Nobody has ever been able to give me a function query cost -> wall time with any accuracy.

dasyatidprime · on Oct 28, 2020

You probably knew this already, and there's probably better solutions if you're not in the manual sysadmin world, but after I did that on a personal machine a few decades ago (I think it was?), I got in the habit of using `--one-file-system` when doing major recursive rm operations that weren't meant to cross filesystems. Or `find -xdev … -delete` for anything more selective.

dmurray · on Oct 28, 2020

It seems better to alias rm to "rm --one-file-system", assuming major cross-filesystem deletes aren't something you do all the time that should be made as ergonomic as possible.

coredog64 · on Oct 28, 2020

Similar story, except we were using an NFS appliance that took hourly snapshots. As soon as we figured out what was happening, we had the storage team save off the latest snapshot.
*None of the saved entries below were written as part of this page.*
`src/rtl/uart_rx_ctrl.sv`:
```
// uart_rx_ctrl: completes the RCV_REQ/RCV_ACK four-phase handshake and queues received bytes in a show-ahead FIFO.
// Latency: a captured byte is visible on rd_data/rx_empty/irq one cycle after the capture edge; all outputs are registered.
// Backpressure: the receiver is never stalled; a byte arriving while full (and not being read) is dropped and sets overrun.
// Optional build macro RX_TIMEOUT_EN adds an idle timeout (rx_timeout) and batches irq on full/overrun/timeout.
module uart_rx_ctrl #(
  parameter int DEPTH = 4,
  parameter int AW    = 2
`ifdef RX_TIMEOUT_EN
  , parameter int TIMEOUT_CYCLES = 320
`endif
) (
  input  logic          clk,
  input  logic          clr,
  input  logic          RCV_REQ,
  input  logic [7:0]    RCV_Data,
  output logic          RCV_ACK,
  input  logic          rd_en,
  output logic [7:0]    rd_data,
  output logic          rx_empty,
  output logic          rx_full,
  output logic [AW:0]   rx_count,
  output logic          overrun,
  input  logic          ovr_clr,
  output logic          irq
`ifdef RX_TIMEOUT_EN
  , output logic        rx_timeout
`endif
);

  localparam logic [0:0] IDLE      = 1'b0;
  localparam logic [0:0] WAIT_DROP = 1'b1;

  logic [0:0]    state;
  logic [7:0]    mem [DEPTH];
  logic [AW-1:0] wr_ptr, rd_ptr;

  logic          capture, push, pop, drop;
  logic [AW-1:0] wr_ptr_n, rd_ptr_n;
  logic [AW:0]   count_n, remain;
  logic [7:0]    head_n;
  logic          ovr_n, irq_n;

`ifdef RX_TIMEOUT_EN
  localparam int TW = $clog2(TIMEOUT_CYCLES + 1);
  logic [TW-1:0] idle_cnt, idle_cnt_n;
  logic          tmo_n;
`endif

  // Datapath next-state: push/pop decisions, occupancy, show-ahead head and flags.
  always_comb begin
    capture  = (state == IDLE) && RCV_REQ;
    pop      = rd_en && !rx_empty;
    // A full FIFO still accepts the byte when the same cycle pops a slot free.
    push     = capture && (!rx_full || rd_en);
    drop     = capture && !push;
    wr_ptr_n = push ? wr_ptr + AW'(1) : wr_ptr;
    rd_ptr_n = pop  ? rd_ptr + AW'(1) : rd_ptr;
    count_n  = rx_count;
    if (push && !pop)      count_n = rx_count + (AW+1)'(1);
    else if (pop && !push) count_n = rx_count - (AW+1)'(1);
    // Entries left once this cycle's pop is taken; zero means the head is the incoming byte.
    remain   = pop ? rx_count - (AW+1)'(1) : rx_count;
    head_n   = 8'h00;
    if (count_n != '0) begin
      if (remain == '0) head_n = RCV_Data;
      else              head_n = mem[rd_ptr_n];
    end
    // Set beats clear so a drop is never lost to a coincident ovr_clr.
    ovr_n = overrun;
    if (ovr_clr) ovr_n = 1'b0;
    if (drop)    ovr_n = 1'b1;
`ifdef RX_TIMEOUT_EN
    idle_cnt_n = idle_cnt;
    tmo_n      = rx_timeout;
    if (push || pop) begin
      idle_cnt_n = '0;
    end else if (!rx_empty) begin
      if (idle_cnt == TW'(TIMEOUT_CYCLES - 1)) tmo_n = 1'b1;
      else                                     idle_cnt_n = idle_cnt + TW'(1);
    end
    if (pop || count_n == '0) tmo_n = 1'b0;
    irq_n = (count_n == (AW+1)'(DEPTH)) || ovr_n || tmo_n;
`else
    irq_n = (count_n != '0) || ovr_n;
`endif
  end

  // Handshake FSM: one capture per REQ pulse, ACK follows REQ with one cycle of turnaround.
  always_ff @(posedge clk or posedge clr) begin
    if (clr) begin
      state   <= IDLE;
      RCV_ACK <= 1'b0;
    end else begin
      case (state)
        IDLE: if (RCV_REQ) begin
          state   <= WAIT_DROP;
          RCV_ACK <= 1'b1;
        end
        WAIT_DROP: if (!RCV_REQ) begin
          state   <= IDLE;
          RCV_ACK <= 1'b0;
        end
        default: begin
          state   <= IDLE;
          RCV_ACK <= 1'b0;
        end
      endcase
    end
  end

  // Storage array; contents are don't-care until written, so no reset.
  always_ff @(posedge clk) begin
    if (push) mem[wr_ptr] <= RCV_Data;
  end

  // Pointers, occupancy, status flags and interrupt.
  always_ff @(posedge clk or posedge clr) begin
    if (clr) begin
      wr_ptr   <= '0;
      rd_ptr   <= '0;
      rx_count <= '0;
      rx_empty <= 1'b1;
      rx_full  <= 1'b0;
      rd_data  <= 8'h00;
      overrun  <= 1'b0;
      irq      <= 1'b0;
`ifdef RX_TIMEOUT_EN
      idle_cnt   <= '0;
      rx_timeout <= 1'b0;
`endif
    end else begin
      wr_ptr   <= wr_ptr_n;
      rd_ptr   <= rd_ptr_n;
      rx_count <= count_n;
      rx_empty <= (count_n == '0);
      rx_full  <= (count_n == (AW+1)'(DEPTH));
      rd_data  <= head_n;
      overrun  <= ovr_n;
      irq      <= irq_n;
`ifdef RX_TIMEOUT_EN
      idle_cnt   <= idle_cnt_n;
      rx_timeout <= tmo_n;
`endif
    end
  end

endmodule

```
It was 1TB of data (a lot for the time) and took a week for us to restore.

aprdm · on Oct 27, 2020

A lot of companies still work in a similar fashion to what you described, maybe with root squashed, but still, very possible to have something like that happen now a days!

I remember someone hit a bug with docker exec --rm years ago where it started deleting some NFS files that it shouldn't...

Huggernaut · on Oct 28, 2020

This reminds me of a time when a colleague and I were investigating some persistent D-State processes that were occurring when container processes were being exec-ed.

Once on the box, we wanted to create a container with utilities in the fs but didn't want to download an image tarball or look through the rootfs layer directories for one to use, so we just bind mounted host root onto another directory, beside the config file we were using.

This worked like a charm. Until we rm -rf'd the config directory and deleted host root in the process.

In our case, fortunately the consequences were minimal as all workloads were stateless. The container scheduler moved all the workloads to other hosts and the host scheduler noticed this VM wasn't responding any more and rolled a new one. The whole thing resolved itself in about 5 minutes with no interaction from us - so that was pretty neat.

stmw · on Oct 27, 2020

That's a very sad worry story, hope it turned out OK. Sorry you and the users had to go through that.

eljimmy · on Oct 27, 2020

Oh man - this one is anxiety inducing. I feel like this would haunt me for years.